[Stored data]
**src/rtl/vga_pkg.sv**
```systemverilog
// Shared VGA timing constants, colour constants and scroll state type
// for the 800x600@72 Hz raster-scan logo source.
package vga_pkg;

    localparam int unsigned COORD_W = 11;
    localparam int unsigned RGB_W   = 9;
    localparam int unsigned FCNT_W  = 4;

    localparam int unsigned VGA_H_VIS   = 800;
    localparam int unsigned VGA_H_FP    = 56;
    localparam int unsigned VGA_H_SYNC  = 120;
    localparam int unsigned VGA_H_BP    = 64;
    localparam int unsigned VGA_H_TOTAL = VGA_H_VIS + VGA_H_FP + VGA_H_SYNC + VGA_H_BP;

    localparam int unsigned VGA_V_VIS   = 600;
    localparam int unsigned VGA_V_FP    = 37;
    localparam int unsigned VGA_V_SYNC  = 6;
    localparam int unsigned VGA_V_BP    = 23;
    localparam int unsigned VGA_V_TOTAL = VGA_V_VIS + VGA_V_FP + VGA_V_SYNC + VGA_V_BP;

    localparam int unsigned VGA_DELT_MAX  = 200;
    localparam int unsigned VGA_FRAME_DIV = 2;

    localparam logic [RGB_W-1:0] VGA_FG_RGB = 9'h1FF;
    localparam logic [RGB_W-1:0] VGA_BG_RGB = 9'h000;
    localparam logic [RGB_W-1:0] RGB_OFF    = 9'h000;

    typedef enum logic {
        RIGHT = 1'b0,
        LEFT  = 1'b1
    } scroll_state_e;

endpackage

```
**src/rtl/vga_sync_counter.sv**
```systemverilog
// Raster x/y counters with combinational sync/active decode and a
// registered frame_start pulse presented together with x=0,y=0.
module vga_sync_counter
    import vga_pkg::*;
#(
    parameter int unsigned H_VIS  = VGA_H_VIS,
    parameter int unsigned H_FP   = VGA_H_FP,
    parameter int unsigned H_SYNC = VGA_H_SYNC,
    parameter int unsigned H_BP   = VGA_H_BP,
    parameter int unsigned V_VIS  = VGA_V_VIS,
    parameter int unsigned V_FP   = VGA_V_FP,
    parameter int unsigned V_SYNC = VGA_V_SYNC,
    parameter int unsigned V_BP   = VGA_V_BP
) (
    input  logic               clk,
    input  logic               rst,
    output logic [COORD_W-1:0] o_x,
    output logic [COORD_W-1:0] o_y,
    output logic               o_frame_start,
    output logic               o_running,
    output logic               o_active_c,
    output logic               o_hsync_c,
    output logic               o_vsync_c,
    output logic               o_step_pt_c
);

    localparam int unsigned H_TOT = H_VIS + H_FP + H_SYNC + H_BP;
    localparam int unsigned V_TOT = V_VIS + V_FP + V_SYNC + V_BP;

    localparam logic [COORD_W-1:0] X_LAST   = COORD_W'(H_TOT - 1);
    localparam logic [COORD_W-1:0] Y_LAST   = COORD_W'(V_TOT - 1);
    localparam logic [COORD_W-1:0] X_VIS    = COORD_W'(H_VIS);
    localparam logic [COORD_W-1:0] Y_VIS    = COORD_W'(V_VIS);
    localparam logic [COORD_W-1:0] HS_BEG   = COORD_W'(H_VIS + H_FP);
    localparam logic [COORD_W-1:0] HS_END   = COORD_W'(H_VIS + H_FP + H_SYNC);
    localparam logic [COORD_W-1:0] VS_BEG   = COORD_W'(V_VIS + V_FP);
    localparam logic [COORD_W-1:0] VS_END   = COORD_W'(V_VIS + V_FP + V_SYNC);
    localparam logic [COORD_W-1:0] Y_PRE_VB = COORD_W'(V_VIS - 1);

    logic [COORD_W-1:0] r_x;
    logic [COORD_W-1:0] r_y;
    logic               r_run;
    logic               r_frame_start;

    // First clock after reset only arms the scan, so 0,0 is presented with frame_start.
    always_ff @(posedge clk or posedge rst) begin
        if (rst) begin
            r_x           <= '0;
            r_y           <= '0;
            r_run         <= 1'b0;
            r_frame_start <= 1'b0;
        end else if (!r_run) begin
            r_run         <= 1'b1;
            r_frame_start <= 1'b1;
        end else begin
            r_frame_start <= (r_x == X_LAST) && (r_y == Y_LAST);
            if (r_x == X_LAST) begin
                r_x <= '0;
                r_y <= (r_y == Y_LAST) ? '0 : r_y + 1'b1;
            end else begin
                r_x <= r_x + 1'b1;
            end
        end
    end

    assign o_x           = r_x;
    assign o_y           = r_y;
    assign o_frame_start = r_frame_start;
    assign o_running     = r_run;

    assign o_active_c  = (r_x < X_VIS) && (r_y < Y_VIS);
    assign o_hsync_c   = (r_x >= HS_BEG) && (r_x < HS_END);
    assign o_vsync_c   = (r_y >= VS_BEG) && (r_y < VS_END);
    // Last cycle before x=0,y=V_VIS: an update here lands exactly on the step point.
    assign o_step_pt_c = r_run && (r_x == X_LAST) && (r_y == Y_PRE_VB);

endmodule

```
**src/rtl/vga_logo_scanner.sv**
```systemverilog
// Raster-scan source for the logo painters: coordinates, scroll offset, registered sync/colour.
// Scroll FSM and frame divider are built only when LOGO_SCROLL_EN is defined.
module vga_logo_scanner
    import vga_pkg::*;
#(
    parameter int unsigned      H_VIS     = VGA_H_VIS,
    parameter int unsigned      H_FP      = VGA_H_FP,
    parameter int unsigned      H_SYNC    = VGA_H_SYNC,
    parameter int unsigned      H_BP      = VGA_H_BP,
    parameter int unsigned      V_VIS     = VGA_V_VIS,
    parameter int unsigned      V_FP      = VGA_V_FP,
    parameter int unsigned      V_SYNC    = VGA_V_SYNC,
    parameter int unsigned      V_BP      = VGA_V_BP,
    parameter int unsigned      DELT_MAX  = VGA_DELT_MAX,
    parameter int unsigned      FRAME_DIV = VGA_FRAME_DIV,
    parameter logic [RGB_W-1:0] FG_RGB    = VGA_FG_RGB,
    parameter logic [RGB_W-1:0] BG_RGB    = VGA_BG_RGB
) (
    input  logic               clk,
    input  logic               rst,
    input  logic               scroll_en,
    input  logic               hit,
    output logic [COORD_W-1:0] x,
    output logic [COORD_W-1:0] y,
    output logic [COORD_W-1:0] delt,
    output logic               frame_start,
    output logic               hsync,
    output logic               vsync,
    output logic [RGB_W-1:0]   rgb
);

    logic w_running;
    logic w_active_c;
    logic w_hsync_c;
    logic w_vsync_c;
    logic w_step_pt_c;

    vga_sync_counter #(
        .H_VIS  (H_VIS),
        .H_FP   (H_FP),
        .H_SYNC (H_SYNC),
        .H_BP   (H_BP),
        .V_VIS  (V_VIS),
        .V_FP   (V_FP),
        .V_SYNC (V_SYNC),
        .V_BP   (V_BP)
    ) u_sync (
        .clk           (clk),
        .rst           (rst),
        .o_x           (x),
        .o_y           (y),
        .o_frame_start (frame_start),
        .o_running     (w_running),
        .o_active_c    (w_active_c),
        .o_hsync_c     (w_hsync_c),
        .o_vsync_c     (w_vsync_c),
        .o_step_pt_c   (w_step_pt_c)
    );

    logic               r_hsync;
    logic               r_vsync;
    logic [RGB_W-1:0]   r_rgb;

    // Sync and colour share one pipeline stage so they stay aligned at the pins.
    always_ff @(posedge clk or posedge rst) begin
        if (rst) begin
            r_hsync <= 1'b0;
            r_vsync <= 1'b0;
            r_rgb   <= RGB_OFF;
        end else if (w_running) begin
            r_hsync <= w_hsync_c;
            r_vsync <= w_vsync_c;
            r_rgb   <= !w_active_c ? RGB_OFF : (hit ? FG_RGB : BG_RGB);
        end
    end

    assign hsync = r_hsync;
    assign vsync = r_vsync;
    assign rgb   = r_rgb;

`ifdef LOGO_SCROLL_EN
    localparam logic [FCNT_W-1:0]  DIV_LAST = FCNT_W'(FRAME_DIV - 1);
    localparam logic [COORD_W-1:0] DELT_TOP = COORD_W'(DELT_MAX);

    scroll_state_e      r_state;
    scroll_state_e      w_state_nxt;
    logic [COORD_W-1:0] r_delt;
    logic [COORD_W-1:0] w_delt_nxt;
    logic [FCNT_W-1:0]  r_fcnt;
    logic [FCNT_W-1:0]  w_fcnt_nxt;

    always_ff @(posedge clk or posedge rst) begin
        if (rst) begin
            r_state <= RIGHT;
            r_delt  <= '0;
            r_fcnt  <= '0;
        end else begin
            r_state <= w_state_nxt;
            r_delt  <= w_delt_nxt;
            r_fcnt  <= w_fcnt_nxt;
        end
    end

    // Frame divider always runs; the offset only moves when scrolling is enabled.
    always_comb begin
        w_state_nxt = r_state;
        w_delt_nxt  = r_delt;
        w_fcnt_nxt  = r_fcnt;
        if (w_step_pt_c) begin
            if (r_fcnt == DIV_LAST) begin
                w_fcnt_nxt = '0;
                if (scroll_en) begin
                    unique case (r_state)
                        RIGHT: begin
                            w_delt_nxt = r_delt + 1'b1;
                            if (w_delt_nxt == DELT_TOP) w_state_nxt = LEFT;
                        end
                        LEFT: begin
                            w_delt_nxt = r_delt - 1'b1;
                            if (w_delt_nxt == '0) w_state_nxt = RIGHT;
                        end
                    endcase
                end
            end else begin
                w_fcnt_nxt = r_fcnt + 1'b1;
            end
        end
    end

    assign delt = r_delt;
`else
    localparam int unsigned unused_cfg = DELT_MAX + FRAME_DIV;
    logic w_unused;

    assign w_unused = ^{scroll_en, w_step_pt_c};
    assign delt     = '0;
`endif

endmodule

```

--

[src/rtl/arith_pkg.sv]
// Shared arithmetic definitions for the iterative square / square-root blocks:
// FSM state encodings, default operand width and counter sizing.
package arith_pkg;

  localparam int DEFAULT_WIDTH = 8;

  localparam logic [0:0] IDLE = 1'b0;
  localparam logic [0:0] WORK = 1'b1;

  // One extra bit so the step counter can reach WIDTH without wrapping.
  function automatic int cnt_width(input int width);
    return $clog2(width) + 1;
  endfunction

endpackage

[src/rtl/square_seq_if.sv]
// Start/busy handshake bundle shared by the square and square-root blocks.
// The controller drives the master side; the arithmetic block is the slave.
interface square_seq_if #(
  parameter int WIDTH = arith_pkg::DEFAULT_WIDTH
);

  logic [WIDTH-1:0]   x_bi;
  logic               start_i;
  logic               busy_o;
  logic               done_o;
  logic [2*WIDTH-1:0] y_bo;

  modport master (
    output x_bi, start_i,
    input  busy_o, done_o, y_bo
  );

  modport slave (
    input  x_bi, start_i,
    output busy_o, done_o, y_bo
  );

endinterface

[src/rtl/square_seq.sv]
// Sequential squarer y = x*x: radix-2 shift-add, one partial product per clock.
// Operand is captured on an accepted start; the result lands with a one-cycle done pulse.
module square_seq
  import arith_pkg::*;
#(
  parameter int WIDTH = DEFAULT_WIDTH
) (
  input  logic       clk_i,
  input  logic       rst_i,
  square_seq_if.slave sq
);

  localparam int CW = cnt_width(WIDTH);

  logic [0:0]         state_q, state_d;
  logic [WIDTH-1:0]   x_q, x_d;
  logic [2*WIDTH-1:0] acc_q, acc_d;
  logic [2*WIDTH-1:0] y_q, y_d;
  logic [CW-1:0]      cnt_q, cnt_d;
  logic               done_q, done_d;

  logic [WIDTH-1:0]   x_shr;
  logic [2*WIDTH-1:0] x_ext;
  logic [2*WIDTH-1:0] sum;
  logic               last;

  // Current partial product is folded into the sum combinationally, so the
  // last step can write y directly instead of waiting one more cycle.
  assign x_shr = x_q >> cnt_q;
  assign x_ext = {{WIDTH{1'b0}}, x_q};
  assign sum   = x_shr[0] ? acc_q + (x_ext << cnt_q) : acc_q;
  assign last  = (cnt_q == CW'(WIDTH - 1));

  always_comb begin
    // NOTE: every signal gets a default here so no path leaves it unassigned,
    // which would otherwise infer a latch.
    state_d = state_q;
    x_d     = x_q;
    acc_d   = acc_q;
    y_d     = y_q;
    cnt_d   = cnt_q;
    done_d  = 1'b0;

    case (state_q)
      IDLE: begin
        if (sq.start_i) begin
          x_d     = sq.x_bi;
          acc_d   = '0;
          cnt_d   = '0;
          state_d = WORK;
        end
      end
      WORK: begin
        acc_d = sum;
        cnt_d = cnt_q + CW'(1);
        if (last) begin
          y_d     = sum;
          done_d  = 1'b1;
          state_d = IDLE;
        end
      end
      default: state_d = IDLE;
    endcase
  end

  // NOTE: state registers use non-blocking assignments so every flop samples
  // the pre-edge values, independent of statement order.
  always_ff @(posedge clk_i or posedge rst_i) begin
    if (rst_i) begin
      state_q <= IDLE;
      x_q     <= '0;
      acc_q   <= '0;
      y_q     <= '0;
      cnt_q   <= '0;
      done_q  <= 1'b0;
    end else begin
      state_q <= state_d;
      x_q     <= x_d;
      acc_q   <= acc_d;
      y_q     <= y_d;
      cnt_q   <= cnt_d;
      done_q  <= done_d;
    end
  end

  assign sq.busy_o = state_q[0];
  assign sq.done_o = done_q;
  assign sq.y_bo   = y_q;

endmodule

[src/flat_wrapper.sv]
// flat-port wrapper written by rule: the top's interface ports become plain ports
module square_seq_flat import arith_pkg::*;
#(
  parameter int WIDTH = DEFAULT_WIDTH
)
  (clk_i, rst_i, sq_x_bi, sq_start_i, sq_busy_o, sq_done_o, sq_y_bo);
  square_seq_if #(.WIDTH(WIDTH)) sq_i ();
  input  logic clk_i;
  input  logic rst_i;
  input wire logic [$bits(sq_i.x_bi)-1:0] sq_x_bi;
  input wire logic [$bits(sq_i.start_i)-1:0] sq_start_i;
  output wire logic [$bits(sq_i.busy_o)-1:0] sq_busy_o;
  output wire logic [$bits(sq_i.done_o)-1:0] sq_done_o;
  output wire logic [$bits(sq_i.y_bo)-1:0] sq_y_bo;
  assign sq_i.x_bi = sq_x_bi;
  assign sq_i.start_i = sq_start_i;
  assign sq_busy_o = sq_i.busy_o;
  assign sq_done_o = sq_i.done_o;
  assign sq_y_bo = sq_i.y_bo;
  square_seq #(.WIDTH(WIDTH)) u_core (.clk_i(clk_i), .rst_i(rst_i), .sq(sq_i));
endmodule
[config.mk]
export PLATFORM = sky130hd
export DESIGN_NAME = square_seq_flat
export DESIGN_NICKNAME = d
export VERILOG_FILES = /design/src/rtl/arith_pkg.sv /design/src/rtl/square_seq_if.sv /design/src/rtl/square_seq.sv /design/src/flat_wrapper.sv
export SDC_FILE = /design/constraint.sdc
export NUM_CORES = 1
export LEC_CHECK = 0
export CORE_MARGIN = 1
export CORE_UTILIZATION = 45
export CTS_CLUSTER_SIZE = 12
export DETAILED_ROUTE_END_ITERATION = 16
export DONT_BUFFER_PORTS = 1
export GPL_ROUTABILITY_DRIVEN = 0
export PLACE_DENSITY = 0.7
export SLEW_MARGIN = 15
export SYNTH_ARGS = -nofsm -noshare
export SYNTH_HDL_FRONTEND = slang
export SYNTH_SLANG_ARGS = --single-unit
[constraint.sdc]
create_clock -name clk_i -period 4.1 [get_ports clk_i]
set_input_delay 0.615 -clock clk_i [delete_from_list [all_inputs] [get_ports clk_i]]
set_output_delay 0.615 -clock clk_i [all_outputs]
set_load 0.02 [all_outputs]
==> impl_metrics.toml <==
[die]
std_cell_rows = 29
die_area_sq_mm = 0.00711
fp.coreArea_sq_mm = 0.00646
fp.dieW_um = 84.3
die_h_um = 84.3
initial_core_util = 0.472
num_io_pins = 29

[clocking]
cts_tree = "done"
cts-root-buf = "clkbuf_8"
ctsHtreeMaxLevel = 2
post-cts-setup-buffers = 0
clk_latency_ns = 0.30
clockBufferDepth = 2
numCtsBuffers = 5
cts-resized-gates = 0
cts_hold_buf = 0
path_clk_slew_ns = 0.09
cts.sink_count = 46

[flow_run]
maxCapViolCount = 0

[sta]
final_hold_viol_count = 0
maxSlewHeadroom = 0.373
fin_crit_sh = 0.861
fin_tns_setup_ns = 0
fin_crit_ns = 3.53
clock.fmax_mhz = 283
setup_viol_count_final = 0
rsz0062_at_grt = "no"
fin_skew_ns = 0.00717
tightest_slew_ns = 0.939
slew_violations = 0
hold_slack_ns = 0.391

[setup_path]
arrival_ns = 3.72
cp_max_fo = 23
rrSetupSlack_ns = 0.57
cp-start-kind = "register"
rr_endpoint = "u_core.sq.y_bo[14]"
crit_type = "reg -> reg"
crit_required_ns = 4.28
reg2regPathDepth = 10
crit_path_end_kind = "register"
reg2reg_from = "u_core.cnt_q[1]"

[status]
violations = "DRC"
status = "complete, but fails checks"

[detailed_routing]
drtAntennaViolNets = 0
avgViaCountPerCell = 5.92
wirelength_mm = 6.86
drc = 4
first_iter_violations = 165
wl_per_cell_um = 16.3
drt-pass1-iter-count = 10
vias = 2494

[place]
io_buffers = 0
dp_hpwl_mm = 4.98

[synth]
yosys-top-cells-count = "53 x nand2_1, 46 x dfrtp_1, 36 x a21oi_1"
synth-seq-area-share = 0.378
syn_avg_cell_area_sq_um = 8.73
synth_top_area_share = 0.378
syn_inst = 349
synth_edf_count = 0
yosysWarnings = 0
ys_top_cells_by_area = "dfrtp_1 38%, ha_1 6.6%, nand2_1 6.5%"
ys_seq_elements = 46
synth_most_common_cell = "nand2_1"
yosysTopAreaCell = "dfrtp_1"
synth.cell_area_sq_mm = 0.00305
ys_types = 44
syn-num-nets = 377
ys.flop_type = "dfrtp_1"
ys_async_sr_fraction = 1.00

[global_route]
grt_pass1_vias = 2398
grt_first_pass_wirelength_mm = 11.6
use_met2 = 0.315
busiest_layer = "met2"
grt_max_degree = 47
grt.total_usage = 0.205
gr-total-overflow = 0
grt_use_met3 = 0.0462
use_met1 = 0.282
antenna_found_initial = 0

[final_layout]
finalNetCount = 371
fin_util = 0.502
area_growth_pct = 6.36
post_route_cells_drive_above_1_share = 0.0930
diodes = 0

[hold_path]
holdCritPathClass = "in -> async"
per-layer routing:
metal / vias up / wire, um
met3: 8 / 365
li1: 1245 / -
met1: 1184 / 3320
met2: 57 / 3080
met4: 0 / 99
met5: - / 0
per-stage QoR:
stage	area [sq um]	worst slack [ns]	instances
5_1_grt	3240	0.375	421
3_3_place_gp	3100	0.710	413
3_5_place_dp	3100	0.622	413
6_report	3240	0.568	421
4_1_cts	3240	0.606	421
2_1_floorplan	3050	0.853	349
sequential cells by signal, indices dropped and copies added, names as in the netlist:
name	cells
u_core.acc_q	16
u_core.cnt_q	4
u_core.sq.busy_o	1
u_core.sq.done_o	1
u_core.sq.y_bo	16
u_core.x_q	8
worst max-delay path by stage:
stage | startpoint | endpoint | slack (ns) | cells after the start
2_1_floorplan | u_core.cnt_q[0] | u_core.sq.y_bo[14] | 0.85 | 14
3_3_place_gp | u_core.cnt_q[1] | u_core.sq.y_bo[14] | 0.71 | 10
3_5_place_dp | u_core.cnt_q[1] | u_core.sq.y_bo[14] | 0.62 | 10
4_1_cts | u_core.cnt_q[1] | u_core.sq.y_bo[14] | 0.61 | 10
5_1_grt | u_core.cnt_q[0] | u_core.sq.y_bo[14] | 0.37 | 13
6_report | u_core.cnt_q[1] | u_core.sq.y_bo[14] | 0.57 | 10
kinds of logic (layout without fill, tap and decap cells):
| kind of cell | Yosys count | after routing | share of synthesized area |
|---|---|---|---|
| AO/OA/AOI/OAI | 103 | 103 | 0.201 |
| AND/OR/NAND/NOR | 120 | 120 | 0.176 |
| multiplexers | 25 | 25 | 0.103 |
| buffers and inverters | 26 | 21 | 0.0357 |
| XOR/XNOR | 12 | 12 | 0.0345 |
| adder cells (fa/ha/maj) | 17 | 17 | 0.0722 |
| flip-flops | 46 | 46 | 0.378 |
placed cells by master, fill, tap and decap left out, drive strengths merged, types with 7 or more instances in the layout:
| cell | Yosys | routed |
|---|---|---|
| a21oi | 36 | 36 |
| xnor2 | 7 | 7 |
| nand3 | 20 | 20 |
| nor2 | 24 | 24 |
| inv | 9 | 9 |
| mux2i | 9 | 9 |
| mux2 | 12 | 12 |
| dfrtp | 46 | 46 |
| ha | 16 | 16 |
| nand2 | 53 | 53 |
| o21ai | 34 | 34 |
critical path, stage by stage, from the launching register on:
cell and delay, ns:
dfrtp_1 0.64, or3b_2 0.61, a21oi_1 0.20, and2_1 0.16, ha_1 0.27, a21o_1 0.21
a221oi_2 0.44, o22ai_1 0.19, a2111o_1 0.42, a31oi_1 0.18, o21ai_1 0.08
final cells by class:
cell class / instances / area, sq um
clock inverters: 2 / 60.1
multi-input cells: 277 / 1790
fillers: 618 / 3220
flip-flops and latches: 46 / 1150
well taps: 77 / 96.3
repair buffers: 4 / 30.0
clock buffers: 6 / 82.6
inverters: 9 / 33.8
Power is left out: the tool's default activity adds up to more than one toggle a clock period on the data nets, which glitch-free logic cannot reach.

---

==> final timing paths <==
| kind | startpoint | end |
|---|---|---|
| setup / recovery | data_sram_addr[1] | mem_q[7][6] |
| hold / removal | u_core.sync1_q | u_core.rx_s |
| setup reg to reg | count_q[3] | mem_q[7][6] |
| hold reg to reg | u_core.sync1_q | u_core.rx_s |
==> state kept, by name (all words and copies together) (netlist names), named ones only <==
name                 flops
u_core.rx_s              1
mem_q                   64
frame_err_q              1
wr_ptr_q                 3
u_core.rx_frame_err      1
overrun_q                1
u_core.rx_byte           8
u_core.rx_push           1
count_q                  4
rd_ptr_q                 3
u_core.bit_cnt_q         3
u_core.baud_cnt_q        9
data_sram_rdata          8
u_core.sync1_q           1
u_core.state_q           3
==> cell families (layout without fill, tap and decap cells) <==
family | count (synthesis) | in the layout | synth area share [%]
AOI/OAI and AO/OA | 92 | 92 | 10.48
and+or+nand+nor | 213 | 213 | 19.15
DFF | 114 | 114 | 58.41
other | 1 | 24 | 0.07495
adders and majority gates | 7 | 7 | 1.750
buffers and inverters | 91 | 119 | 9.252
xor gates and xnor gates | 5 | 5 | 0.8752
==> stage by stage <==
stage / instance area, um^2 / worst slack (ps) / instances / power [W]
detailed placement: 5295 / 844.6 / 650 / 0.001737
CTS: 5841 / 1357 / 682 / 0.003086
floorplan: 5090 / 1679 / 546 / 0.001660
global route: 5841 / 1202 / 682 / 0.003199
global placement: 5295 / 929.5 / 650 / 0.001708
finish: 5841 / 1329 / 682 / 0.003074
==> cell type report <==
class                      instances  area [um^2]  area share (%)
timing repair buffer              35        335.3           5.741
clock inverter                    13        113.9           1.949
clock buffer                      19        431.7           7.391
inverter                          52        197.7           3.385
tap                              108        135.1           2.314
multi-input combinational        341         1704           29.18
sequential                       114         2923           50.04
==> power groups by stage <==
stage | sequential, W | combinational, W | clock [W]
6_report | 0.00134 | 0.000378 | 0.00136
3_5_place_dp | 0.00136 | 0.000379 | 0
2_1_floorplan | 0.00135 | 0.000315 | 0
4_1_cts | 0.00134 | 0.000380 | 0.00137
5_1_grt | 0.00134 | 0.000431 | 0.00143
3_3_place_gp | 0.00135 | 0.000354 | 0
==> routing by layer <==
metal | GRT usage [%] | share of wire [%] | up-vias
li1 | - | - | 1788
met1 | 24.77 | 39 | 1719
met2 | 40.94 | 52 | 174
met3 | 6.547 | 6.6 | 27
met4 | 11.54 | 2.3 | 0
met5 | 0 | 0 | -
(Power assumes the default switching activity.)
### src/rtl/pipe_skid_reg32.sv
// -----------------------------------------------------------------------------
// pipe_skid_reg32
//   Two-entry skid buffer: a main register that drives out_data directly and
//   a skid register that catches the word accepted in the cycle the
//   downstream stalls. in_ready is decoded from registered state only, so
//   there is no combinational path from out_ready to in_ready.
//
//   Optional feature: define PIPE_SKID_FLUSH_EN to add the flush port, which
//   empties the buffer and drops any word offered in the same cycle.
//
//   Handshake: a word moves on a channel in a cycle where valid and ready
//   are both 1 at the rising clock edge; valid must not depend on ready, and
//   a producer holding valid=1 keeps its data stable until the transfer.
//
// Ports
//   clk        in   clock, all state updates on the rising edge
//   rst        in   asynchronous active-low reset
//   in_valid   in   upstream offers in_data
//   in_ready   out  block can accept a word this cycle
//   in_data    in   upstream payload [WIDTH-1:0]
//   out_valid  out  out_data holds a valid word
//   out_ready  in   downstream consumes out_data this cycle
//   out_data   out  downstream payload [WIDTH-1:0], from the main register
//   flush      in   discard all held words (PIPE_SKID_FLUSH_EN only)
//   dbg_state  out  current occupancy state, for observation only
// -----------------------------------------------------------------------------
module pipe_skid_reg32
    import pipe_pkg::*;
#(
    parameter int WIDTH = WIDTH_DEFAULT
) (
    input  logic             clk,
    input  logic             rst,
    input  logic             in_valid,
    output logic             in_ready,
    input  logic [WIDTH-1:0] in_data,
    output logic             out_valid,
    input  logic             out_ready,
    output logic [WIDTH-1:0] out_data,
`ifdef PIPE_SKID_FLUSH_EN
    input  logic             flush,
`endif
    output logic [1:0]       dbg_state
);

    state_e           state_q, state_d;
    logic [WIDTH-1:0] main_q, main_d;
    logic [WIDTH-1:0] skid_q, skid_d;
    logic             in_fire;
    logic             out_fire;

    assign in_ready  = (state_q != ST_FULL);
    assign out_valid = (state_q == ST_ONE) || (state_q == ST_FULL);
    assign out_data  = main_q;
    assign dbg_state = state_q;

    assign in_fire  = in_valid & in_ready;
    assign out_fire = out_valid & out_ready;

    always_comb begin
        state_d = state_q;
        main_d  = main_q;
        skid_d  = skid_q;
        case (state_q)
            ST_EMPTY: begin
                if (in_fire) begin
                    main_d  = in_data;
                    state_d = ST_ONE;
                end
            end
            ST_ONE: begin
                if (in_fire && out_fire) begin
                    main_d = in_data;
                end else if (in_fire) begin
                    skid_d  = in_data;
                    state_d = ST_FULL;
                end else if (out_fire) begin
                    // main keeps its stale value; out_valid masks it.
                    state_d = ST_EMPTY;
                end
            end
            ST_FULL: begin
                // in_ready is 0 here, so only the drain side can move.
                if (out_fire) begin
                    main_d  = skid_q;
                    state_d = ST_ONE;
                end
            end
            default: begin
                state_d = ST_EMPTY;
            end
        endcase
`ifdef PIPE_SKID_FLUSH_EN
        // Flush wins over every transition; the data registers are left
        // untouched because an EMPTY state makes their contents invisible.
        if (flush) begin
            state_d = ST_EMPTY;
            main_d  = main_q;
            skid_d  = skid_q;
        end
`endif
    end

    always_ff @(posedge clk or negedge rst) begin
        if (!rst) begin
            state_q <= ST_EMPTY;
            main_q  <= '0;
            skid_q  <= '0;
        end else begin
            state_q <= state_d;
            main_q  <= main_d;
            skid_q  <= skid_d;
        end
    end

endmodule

**WORK TO COMPLETE:** Write down exactly the span of lines above from the one containing "final timing paths" to the one containing "power groups by", both ends included.

**FINISHED TASK:**
==> final timing paths <==
| kind | startpoint | end |
|---|---|---|
| setup / recovery | data_sram_addr[1] | mem_q[7][6] |
| hold / removal | u_core.sync1_q | u_core.rx_s |
| setup reg to reg | count_q[3] | mem_q[7][6] |
| hold reg to reg | u_core.sync1_q | u_core.rx_s |
==> state kept, by name (all words and copies together) (netlist names), named ones only <==
name                 flops
u_core.rx_s              1
mem_q                   64
frame_err_q              1
wr_ptr_q                 3
u_core.rx_frame_err      1
overrun_q                1
u_core.rx_byte           8
u_core.rx_push           1
count_q                  4
rd_ptr_q                 3
u_core.bit_cnt_q         3
u_core.baud_cnt_q        9
data_sram_rdata          8
u_core.sync1_q           1
u_core.state_q           3
==> cell families (layout without fill, tap and decap cells) <==
family | count (synthesis) | in the layout | synth area share [%]
AOI/OAI and AO/OA | 92 | 92 | 10.48
and+or+nand+nor | 213 | 213 | 19.15
DFF | 114 | 114 | 58.41
other | 1 | 24 | 0.07495
adders and majority gates | 7 | 7 | 1.750
buffers and inverters | 91 | 119 | 9.252
xor gates and xnor gates | 5 | 5 | 0.8752
==> stage by stage <==
stage / instance area, um^2 / worst slack (ps) / instances / power [W]
detailed placement: 5295 / 844.6 / 650 / 0.001737
CTS: 5841 / 1357 / 682 / 0.003086
floorplan: 5090 / 1679 / 546 / 0.001660
global route: 5841 / 1202 / 682 / 0.003199
global placement: 5295 / 929.5 / 650 / 0.001708
finish: 5841 / 1329 / 682 / 0.003074
==> cell type report <==
class                      instances  area [um^2]  area share (%)
timing repair buffer              35        335.3           5.741
clock inverter                    13        113.9           1.949
clock buffer                      19        431.7           7.391
inverter                          52        197.7           3.385
tap                              108        135.1           2.314
multi-input combinational        341         1704           29.18
sequential                       114         2923           50.04
==> power groups by stage <==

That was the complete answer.